BEGIN

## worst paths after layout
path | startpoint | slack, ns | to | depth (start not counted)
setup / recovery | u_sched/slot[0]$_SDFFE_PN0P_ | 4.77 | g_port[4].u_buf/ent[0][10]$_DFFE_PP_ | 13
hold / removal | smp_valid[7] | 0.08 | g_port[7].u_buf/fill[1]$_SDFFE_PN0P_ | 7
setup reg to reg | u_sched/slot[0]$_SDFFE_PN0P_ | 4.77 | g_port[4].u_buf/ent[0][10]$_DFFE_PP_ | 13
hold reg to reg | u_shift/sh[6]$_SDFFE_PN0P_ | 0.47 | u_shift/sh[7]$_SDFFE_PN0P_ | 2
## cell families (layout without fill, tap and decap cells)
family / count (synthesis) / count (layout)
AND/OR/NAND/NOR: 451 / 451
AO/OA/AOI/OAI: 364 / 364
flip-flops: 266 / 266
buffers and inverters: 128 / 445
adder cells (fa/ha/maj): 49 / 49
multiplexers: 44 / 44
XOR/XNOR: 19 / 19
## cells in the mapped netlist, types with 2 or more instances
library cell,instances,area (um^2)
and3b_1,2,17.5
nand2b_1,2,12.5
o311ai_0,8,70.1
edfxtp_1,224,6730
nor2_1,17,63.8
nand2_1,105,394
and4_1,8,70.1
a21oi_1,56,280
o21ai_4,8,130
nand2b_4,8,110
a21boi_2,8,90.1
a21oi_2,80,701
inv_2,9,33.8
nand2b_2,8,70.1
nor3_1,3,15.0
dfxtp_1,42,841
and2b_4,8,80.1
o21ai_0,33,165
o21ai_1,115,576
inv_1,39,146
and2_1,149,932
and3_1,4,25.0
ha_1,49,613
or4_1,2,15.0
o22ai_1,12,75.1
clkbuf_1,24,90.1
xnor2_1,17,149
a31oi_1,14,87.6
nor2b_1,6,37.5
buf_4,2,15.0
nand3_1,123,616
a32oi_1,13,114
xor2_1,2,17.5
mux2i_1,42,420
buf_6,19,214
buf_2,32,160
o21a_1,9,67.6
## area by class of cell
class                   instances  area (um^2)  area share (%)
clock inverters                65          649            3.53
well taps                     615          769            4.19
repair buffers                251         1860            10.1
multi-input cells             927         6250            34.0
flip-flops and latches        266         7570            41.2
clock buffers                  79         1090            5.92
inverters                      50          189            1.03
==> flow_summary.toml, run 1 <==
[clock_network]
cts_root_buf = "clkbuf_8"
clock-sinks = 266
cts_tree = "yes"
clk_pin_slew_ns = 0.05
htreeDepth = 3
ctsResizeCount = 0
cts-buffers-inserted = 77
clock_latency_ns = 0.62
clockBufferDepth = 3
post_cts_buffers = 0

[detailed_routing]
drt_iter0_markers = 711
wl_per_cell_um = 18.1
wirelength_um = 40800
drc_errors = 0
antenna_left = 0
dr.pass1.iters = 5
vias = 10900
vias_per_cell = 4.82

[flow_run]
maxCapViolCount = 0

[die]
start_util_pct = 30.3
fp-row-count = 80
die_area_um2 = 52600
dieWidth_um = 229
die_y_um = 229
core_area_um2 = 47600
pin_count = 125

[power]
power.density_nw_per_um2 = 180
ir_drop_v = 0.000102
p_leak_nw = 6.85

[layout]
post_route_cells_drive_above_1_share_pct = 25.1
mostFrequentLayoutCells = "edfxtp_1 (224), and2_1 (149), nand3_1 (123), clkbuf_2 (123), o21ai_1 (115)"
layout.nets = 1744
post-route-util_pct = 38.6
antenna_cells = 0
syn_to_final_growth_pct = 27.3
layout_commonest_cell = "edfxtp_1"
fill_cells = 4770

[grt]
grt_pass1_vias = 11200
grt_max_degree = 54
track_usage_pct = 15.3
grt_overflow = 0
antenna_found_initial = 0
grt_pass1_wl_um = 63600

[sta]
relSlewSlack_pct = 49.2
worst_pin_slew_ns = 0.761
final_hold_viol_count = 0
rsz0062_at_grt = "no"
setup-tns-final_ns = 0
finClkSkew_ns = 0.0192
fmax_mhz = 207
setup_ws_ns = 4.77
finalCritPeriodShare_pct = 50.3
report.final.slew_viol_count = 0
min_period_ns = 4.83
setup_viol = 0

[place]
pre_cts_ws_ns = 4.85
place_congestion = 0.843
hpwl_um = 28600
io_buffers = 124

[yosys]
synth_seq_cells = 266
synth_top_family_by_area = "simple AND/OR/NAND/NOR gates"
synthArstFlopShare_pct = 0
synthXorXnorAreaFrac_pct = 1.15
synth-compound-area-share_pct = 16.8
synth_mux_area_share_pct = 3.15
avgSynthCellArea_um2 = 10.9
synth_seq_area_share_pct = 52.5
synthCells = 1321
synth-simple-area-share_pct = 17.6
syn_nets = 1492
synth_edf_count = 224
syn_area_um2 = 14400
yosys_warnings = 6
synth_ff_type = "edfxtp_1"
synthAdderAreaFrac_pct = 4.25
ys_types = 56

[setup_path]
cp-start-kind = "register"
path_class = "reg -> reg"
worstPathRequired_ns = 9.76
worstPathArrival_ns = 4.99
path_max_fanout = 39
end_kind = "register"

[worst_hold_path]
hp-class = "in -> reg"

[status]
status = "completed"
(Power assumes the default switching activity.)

END

**WHAT THIS TASK INVOLVES:** The answer should be one number: how many lines of the data above contain "inverters".

**WORKED SOLUTION:** 3